= Dataset records =

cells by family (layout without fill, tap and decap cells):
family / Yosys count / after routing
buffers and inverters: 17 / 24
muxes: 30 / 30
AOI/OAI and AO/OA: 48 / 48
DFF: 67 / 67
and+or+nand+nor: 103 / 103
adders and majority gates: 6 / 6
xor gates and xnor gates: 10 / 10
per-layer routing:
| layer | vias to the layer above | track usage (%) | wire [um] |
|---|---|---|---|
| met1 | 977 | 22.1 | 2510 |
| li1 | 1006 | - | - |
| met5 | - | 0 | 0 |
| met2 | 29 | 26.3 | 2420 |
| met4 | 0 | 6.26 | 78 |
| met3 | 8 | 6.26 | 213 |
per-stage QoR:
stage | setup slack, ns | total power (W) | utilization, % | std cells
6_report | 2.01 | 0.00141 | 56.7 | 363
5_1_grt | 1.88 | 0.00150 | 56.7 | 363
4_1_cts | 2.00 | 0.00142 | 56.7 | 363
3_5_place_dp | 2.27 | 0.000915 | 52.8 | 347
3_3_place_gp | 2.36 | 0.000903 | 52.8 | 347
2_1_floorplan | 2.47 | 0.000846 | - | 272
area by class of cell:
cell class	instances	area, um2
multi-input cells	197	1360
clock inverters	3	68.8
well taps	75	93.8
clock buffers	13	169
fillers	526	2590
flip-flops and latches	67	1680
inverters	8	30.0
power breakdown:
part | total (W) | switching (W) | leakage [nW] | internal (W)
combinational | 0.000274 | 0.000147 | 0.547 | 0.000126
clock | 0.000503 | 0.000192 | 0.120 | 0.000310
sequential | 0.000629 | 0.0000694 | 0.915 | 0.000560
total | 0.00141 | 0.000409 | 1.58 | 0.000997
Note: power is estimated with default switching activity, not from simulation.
File: src/rtl/bank_event_status.sv
module bank_event_status #(
  parameter int unsigned NUM_LINES = 32
) (
  input  logic                 clk_i,
  input  logic                 rst_ni,
  input  logic [NUM_LINES-1:0] event_i,
  input  logic [NUM_LINES-1:0] clr_i,
  input  logic [NUM_LINES-1:0] enable_i,
  output logic [NUM_LINES-1:0] status_o,
  output logic                 irq_o
);
  always_ff @(posedge clk_i or negedge rst_ni) begin
    if (!rst_ni) status_o <= '0;
    else         status_o <= (status_o & ~clr_i) | event_i; // set wins
  end

  assign irq_o = |(status_o & enable_i);

  // every event is captured, enabled or not
  p_event_latched_r9: assert property (@(posedge clk_i) disable iff (!rst_ni)
    (event_i != '0) |=> ((status_o & $past(event_i)) == $past(event_i)));
  // uncleared bits never drop
  p_sticky_r11: assert property (@(posedge clk_i) disable iff (!rst_ni)
    1'b1 |=> (($past(status_o & ~clr_i) & ~status_o) == '0));
  // cleared bits without a new event go low
  p_w1c_r8: assert property (@(posedge clk_i) disable iff (!rst_ni)
    (clr_i != '0) |=> ((status_o & $past(clr_i & ~event_i)) == '0));
  // no status, no interrupt
  p_irq_quiet_r10: assert property (@(posedge clk_i) disable iff (!rst_ni)
    (status_o == '0) |-> !irq_o);
endmodule

File: src/rtl/bank_event_irq.sv
module bank_event_irq
  import bank_event_irq_pkg::*;
(
  input  logic              clk_i,
  input  logic              rst_ni,
  input  logic [31:0]       line_i,
  input  logic              wr_en_i,
  input  logic [ADDR_W-1:0] addr_i,
  input  logic [31:0]       wdata_i,
  output logic [31:0]       rdata_o,
  output logic              irq_o
);
  localparam int unsigned NUM_LINES = 32;

  logic [NUM_LINES-1:0] enable_w, type0_w, type1_w, type2_w;
  logic [NUM_LINES-1:0] event_w, status_w, clr_w;

  bank_event_cfg #(.NUM_LINES(NUM_LINES)) u_cfg (
    .clk_i, .rst_ni, .wr_en_i, .addr_i, .wdata_i,
    .enable_o(enable_w), .type0_o(type0_w), .type1_o(type1_w), .type2_o(type2_w)
  );

  bank_event_det #(.NUM_LINES(NUM_LINES)) u_det (
    .clk_i, .rst_ni, .line_i,
    .type0_i(type0_w), .type1_i(type1_w), .type2_i(type2_w),
    .event_o(event_w)
  );

  assign clr_w = (wr_en_i && addr_i == OFS_STATUS) ? wdata_i : '0;

  bank_event_status #(.NUM_LINES(NUM_LINES)) u_status (
    .clk_i, .rst_ni, .event_i(event_w), .clr_i(clr_w),
    .enable_i(enable_w), .status_o(status_w), .irq_o
  );

  always_comb begin
    unique case (addr_i)
      OFS_ENABLE: rdata_o = enable_w;
      OFS_TYPE0:  rdata_o = type0_w;
      OFS_TYPE1:  rdata_o = type1_w;
      OFS_TYPE2:  rdata_o = type2_w;
      OFS_STATUS: rdata_o = status_w;
      default:    rdata_o = '0;
    endcase
  end

  // state right after reset release
  p_reset_state_r1: assert property (@(posedge clk_i)
    $rose(rst_ni) |-> (enable_w == '0 && type2_w == '0));
endmodule
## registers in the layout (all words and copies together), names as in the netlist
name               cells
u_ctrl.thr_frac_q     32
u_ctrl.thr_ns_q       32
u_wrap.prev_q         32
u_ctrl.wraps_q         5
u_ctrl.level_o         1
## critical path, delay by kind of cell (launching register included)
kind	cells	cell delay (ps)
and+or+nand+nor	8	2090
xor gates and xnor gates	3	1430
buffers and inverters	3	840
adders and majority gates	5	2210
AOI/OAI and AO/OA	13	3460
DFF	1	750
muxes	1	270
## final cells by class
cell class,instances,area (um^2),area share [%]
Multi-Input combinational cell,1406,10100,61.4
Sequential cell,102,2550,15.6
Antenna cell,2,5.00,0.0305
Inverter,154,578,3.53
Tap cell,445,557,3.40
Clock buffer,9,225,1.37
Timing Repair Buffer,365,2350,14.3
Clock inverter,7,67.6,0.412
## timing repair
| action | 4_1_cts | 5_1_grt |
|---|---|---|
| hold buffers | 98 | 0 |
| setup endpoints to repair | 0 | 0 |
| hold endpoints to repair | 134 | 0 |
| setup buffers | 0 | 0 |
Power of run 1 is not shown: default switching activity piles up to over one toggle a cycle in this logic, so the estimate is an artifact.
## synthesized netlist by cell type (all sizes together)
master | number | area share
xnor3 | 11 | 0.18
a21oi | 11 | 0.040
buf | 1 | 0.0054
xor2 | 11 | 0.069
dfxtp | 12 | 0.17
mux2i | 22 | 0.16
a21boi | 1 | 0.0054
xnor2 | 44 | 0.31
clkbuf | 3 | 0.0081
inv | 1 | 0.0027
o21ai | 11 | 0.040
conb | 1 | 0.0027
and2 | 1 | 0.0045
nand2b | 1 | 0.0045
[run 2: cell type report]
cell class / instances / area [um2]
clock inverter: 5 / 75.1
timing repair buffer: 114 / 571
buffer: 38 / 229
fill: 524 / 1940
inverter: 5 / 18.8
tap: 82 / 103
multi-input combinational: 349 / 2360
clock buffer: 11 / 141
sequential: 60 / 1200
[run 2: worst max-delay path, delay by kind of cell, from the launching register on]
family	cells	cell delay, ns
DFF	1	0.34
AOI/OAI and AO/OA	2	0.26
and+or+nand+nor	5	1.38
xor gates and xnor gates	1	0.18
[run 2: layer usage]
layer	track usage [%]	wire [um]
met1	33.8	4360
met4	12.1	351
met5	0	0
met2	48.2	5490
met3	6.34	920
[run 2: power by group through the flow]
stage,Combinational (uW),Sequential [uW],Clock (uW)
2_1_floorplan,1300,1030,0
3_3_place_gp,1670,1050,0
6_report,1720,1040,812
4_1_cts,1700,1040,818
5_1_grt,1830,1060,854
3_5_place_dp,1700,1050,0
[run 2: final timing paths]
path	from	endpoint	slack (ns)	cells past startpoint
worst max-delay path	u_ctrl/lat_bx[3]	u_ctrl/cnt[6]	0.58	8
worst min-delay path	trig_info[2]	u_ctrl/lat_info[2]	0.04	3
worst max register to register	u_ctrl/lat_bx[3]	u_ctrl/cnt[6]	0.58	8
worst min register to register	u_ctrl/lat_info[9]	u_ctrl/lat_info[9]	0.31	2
`config.mk`:
```
export PLATFORM = sky130hd
export DESIGN_NAME = cpu_region_decoder
export DESIGN_NICKNAME = d
export VERILOG_FILES = /design/src/rtl/busdec_pkg.sv /design/src/rtl/cpu_clk_div.sv /design/src/rtl/vec_remap.sv /design/src/rtl/region_strobe.sv /design/src/rtl/ack_timer.sv /design/src/rtl/cpu_region_decoder.sv
export SDC_FILE = /design/constraint.sdc
export NUM_CORES = 1
export LEC_CHECK = 0
export BUFFER_PORTS_ARGS = -buffer_cell sky130_fd_sc_hd__clkbuf_2
export CAP_MARGIN = 15
export CORE_AREA = 2 2 42 44
export CTS_CLUSTER_DIAMETER = 60
export DETAILED_ROUTE_END_ITERATION = 6
export DIE_AREA = 0 0 44 46
export GPL_TIMING_DRIVEN = 0
export PLACE_DENSITY = 0.85
export RECOVER_POWER = 25
export SYNTH_ARGS = -nofsm -noshare
export SYNTH_HDL_FRONTEND = slang
export SYNTH_SLANG_ARGS = --single-unit
export TNS_END_PERCENT = 10
```
`constraint.sdc`:
```
create_clock -name clk_i -period 2.2 [get_ports clk_i]
set_input_delay 0.22 -clock clk_i [delete_from_list [all_inputs] [get_ports clk_i]]
set_output_delay 0.22 -clock clk_i [all_outputs]
set_load 0.02 [all_outputs]
```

= Your instructions =
There is a line with "## final cells by class" and a line with "Clock buffer,9,225,1.37" above. Copy exactly those two lines and all lines between them, with nothing else.

= Answer to the problem =
## final cells by class
cell class,instances,area (um^2),area share [%]
Multi-Input combinational cell,1406,10100,61.4
Sequential cell,102,2550,15.6
Antenna cell,2,5.00,0.0305
Inverter,154,578,3.53
Tap cell,445,557,3.40
Clock buffer,9,225,1.37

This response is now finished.